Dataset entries
%%

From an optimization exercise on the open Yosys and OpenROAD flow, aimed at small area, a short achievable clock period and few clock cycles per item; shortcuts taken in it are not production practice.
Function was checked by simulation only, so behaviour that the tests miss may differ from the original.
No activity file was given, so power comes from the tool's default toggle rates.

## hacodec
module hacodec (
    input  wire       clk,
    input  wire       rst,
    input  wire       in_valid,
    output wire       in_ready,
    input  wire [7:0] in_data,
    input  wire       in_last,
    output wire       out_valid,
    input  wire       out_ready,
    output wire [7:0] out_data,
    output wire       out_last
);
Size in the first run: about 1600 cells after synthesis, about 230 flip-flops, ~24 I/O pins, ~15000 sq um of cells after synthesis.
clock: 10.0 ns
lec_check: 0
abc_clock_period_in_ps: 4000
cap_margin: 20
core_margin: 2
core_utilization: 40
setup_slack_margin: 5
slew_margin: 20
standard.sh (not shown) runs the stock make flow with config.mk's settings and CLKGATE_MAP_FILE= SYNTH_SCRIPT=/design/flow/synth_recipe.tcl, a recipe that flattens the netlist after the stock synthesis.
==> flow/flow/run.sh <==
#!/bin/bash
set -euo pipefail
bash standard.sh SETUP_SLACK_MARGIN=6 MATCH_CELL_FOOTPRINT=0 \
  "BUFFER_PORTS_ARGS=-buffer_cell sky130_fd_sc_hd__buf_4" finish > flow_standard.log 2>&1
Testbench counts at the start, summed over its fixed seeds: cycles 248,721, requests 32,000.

%%
%%

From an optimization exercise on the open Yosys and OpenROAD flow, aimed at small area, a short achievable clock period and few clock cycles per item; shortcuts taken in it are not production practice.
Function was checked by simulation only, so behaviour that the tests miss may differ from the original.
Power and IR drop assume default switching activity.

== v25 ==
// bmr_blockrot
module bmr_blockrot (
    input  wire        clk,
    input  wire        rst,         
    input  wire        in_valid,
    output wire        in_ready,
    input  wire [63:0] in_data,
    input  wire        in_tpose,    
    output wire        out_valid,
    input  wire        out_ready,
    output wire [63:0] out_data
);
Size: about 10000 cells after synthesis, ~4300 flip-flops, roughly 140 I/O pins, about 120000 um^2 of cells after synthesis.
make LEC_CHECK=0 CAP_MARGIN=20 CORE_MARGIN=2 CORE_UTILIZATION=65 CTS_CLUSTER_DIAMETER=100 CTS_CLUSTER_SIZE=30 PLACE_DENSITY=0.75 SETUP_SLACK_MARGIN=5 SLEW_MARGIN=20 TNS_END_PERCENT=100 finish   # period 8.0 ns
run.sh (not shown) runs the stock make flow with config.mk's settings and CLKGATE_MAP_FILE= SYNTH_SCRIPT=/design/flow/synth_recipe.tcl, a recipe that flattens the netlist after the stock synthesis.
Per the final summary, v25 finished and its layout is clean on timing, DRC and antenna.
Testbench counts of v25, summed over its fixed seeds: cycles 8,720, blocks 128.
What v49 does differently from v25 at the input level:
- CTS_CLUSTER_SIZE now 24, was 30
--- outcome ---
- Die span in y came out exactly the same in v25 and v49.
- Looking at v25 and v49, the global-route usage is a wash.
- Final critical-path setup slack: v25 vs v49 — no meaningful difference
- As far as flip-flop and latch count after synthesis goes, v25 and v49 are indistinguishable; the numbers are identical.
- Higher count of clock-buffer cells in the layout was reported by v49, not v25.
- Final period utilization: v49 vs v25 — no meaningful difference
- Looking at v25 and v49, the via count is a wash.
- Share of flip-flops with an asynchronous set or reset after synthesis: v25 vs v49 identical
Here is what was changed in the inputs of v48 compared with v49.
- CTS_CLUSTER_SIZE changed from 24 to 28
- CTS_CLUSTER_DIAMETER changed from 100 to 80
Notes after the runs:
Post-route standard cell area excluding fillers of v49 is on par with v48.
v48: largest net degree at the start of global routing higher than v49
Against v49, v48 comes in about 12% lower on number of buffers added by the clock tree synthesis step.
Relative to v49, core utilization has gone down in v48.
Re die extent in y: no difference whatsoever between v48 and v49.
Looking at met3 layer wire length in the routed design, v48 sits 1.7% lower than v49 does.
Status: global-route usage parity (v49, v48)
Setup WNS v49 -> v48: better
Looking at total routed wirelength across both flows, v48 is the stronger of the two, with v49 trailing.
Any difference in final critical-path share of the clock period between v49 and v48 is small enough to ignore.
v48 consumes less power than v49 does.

%%

What you will do:
In the lines above, find the word "does" and copy every line it occurs in.

Task result:
What v49 does differently from v25 at the input level:
Looking at met3 layer wire length in the routed design, v48 sits 1.7% lower than v49 does.
v48 consumes less power than v49 does.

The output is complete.